### Task requirements
The line with "if (sa || sb)", the line with "- area after synthesis is lower by 2.4%", and all lines between them in the material below: return these exactly, and no others.

### Recorded data
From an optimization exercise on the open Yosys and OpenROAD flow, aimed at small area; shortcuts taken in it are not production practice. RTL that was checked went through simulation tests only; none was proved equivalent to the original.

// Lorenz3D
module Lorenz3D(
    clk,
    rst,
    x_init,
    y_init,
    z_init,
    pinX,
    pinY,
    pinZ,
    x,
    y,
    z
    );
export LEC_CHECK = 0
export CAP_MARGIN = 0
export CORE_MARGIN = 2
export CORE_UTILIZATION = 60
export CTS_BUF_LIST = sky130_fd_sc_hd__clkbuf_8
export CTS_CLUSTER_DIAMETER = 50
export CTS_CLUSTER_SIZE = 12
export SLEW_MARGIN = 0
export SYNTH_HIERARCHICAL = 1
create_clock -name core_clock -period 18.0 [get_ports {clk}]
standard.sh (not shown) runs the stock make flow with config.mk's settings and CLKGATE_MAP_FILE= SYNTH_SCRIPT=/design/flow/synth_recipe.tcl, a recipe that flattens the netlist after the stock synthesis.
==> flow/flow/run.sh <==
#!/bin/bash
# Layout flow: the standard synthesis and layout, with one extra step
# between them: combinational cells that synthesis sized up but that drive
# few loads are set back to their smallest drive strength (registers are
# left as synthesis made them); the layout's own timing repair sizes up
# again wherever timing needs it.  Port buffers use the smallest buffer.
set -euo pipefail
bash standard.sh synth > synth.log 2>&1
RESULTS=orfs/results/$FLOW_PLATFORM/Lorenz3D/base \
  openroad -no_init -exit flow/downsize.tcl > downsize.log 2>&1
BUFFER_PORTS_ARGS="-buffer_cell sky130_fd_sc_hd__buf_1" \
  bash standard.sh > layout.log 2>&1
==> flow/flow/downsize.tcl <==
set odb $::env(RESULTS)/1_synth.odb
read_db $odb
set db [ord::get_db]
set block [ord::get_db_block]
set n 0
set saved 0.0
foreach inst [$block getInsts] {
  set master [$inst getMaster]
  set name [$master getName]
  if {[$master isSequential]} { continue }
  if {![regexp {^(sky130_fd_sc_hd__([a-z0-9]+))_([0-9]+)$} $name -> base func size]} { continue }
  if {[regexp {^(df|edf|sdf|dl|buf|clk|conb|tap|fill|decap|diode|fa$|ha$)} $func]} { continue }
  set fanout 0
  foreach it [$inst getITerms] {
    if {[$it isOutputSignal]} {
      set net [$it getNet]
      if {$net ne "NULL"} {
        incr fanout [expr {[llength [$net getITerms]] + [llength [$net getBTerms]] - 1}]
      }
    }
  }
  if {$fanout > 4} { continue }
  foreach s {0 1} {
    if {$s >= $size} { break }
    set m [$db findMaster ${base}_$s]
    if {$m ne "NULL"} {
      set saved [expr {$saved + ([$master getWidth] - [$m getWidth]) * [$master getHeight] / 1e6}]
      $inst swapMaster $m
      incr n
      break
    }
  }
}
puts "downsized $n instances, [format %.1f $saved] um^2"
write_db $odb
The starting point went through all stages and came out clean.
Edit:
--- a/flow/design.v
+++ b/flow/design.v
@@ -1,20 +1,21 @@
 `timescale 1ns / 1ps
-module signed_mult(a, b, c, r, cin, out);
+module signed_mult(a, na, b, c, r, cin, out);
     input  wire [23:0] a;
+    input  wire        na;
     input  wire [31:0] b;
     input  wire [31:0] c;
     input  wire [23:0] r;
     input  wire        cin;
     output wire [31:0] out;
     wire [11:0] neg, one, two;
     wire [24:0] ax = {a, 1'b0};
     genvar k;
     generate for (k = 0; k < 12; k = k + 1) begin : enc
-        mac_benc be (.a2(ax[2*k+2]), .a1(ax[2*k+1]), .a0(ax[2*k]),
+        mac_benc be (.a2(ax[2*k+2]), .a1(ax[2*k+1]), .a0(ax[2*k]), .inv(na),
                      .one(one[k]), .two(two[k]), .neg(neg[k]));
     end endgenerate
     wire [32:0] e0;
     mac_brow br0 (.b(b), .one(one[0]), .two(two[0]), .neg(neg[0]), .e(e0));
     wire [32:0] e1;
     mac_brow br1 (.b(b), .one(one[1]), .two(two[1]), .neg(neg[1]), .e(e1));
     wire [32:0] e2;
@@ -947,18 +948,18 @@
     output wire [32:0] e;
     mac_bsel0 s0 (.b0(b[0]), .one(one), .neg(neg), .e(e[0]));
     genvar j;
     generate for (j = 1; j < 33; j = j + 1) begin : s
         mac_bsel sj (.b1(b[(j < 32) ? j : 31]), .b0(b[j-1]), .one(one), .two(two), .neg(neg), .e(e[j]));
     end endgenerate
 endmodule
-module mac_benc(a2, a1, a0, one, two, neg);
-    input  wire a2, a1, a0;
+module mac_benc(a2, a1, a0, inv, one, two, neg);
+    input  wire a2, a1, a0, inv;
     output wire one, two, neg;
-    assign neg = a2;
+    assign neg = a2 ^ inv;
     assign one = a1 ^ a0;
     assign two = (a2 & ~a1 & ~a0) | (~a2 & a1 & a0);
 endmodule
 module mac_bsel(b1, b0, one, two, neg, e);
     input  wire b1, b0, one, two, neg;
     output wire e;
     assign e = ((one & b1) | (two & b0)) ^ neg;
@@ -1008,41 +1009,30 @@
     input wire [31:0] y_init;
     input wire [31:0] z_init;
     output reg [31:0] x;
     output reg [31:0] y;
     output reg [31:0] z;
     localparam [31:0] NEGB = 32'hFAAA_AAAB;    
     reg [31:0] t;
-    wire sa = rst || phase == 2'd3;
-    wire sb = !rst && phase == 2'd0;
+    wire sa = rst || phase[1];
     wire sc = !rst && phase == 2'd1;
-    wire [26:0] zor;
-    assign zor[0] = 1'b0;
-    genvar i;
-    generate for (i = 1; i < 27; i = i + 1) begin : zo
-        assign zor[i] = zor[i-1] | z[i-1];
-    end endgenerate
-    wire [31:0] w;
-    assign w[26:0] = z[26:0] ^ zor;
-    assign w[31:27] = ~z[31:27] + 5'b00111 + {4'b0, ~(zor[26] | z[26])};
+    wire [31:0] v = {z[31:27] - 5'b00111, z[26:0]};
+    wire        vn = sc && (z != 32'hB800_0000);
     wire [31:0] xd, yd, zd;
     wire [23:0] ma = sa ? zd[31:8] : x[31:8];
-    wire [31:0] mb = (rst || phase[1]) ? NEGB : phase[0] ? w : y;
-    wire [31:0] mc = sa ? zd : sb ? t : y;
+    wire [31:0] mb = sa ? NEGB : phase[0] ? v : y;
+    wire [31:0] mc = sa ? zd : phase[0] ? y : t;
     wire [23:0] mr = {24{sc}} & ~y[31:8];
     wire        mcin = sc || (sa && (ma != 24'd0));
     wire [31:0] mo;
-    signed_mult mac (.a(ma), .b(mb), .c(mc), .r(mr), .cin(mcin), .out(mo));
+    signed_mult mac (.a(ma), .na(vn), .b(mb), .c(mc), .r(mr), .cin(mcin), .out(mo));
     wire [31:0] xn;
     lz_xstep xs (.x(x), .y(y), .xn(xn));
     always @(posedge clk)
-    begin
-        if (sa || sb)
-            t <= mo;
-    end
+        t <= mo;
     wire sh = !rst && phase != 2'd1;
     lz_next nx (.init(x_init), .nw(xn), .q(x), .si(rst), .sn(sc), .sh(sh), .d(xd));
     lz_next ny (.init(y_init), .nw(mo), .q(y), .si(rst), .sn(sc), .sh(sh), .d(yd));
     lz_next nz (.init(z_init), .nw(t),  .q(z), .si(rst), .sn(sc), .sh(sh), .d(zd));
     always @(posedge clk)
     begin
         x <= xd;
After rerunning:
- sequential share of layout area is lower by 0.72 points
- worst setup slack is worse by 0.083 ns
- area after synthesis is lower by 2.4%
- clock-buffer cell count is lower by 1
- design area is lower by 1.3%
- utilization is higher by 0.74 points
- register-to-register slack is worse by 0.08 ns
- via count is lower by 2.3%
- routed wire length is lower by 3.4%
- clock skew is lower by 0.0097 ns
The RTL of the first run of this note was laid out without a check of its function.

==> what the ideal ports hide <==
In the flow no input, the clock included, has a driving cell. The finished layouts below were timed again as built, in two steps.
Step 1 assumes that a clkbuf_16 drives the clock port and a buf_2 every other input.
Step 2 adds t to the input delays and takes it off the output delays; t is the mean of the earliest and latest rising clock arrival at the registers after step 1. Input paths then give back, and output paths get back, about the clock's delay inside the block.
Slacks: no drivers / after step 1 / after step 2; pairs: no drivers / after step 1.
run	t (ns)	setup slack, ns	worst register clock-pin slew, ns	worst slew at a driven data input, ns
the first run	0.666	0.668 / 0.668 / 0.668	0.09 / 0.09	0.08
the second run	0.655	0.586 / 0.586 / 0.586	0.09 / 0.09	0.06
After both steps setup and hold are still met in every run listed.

--

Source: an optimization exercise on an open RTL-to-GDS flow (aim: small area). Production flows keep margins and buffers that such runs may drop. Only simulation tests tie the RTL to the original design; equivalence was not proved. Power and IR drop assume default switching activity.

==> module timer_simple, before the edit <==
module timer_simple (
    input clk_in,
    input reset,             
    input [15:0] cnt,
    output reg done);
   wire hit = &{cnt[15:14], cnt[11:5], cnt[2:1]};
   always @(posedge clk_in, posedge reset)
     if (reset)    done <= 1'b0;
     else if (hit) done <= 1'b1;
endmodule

### Your solution
-        if (sa || sb)
-            t <= mo;
-    end
+        t <= mo;
     wire sh = !rst && phase != 2'd1;
     lz_next nx (.init(x_init), .nw(xn), .q(x), .si(rst), .sn(sc), .sh(sh), .d(xd));
     lz_next ny (.init(y_init), .nw(mo), .q(y), .si(rst), .sn(sc), .sh(sh), .d(yd));
     lz_next nz (.init(z_init), .nw(t),  .q(z), .si(rst), .sn(sc), .sh(sh), .d(zd));
     always @(posedge clk)
     begin
         x <= xd;
After rerunning:
- sequential share of layout area is lower by 0.72 points
- worst setup slack is worse by 0.083 ns
- area after synthesis is lower by 2.4%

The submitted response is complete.